RECORDS FOR THIS TASK:
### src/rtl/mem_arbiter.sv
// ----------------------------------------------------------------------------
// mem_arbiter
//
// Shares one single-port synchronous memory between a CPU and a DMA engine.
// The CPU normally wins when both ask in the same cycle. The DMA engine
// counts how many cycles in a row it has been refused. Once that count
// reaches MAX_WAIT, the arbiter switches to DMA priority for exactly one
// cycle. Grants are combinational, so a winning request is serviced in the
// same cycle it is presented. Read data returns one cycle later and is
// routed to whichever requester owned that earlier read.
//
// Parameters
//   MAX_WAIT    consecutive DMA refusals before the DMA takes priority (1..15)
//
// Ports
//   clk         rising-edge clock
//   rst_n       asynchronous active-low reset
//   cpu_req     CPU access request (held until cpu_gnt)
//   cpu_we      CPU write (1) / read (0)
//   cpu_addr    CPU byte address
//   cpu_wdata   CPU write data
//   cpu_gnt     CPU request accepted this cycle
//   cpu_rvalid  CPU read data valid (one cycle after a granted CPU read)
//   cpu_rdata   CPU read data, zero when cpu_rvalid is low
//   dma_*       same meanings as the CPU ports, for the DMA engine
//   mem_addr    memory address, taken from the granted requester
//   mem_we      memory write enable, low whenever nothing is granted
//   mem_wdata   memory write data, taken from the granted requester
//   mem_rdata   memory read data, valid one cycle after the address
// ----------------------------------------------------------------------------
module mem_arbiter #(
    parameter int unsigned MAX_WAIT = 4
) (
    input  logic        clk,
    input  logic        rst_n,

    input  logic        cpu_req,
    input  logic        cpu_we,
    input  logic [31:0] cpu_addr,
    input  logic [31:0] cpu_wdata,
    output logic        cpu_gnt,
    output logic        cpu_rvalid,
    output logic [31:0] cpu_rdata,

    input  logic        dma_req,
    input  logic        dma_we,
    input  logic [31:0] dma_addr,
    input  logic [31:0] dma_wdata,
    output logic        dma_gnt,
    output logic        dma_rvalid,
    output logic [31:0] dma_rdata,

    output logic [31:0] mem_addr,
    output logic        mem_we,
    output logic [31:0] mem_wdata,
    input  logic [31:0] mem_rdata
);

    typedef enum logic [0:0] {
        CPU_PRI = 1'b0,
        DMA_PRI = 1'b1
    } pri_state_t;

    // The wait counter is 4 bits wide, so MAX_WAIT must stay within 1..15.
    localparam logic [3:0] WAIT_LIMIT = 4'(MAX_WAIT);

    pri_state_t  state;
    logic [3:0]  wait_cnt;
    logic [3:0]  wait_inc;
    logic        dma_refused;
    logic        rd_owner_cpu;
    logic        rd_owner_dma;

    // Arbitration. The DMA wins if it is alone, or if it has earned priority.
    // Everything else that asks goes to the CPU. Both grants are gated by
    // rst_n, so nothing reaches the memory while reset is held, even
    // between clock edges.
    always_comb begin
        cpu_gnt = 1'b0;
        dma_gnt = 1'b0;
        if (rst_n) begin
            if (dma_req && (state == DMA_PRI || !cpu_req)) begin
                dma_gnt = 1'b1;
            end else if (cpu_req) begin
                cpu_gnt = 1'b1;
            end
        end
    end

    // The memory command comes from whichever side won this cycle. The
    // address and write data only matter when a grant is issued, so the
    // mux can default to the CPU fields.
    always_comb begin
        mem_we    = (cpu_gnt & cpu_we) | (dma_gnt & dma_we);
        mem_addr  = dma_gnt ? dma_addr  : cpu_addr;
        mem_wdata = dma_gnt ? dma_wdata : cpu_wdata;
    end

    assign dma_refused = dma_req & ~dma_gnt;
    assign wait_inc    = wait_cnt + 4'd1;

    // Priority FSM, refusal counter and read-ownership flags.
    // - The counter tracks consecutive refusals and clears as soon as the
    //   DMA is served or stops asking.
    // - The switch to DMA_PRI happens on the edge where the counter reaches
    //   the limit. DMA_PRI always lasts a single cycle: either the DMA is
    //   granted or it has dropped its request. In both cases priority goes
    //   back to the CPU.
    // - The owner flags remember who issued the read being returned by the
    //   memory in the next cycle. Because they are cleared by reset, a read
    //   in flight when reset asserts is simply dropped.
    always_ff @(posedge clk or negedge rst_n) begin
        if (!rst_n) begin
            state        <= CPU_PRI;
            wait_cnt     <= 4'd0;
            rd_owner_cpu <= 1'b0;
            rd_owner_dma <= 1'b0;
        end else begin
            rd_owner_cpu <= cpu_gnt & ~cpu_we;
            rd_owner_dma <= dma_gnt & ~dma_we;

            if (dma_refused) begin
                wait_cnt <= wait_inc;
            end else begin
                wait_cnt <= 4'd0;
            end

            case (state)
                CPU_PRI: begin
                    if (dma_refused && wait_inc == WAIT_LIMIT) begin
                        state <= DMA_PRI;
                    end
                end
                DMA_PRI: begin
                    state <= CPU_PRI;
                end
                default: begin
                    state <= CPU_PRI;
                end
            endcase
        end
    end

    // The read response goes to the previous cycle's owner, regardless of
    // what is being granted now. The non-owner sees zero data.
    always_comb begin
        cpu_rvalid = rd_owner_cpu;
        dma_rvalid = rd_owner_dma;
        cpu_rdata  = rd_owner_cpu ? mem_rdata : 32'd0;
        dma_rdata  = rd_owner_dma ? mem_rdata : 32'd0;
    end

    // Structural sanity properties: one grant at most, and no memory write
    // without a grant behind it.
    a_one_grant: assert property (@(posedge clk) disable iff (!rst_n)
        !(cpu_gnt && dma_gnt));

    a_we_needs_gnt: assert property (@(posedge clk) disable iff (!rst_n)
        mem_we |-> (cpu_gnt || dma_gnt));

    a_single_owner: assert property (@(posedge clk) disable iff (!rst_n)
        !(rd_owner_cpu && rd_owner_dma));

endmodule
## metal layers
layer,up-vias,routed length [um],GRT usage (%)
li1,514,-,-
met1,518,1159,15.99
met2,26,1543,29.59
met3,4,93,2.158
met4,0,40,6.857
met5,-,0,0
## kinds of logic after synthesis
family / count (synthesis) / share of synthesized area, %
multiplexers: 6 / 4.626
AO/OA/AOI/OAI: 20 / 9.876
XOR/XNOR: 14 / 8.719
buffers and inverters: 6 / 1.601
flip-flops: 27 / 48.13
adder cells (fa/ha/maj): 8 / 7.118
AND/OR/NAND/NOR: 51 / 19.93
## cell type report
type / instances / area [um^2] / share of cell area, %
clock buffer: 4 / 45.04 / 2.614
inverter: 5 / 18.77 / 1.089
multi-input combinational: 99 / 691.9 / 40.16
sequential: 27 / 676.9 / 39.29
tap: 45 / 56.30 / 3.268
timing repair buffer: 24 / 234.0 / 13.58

WHAT TO DO:
Retype the lines beginning at the one containing "met4,0,40,6.857" and ending at the final line of the material, both included.

ANSWER TO THIS PROBLEM:
met4,0,40,6.857
met5,-,0,0
## kinds of logic after synthesis
family / count (synthesis) / share of synthesized area, %
multiplexers: 6 / 4.626
AO/OA/AOI/OAI: 20 / 9.876
XOR/XNOR: 14 / 8.719
buffers and inverters: 6 / 1.601
flip-flops: 27 / 48.13
adder cells (fa/ha/maj): 8 / 7.118
AND/OR/NAND/NOR: 51 / 19.93
## cell type report
type / instances / area [um^2] / share of cell area, %
clock buffer: 4 / 45.04 / 2.614
inverter: 5 / 18.77 / 1.089
multi-input combinational: 99 / 691.9 / 40.16
sequential: 27 / 676.9 / 39.29
tap: 45 / 56.30 / 3.268
timing repair buffer: 24 / 234.0 / 13.58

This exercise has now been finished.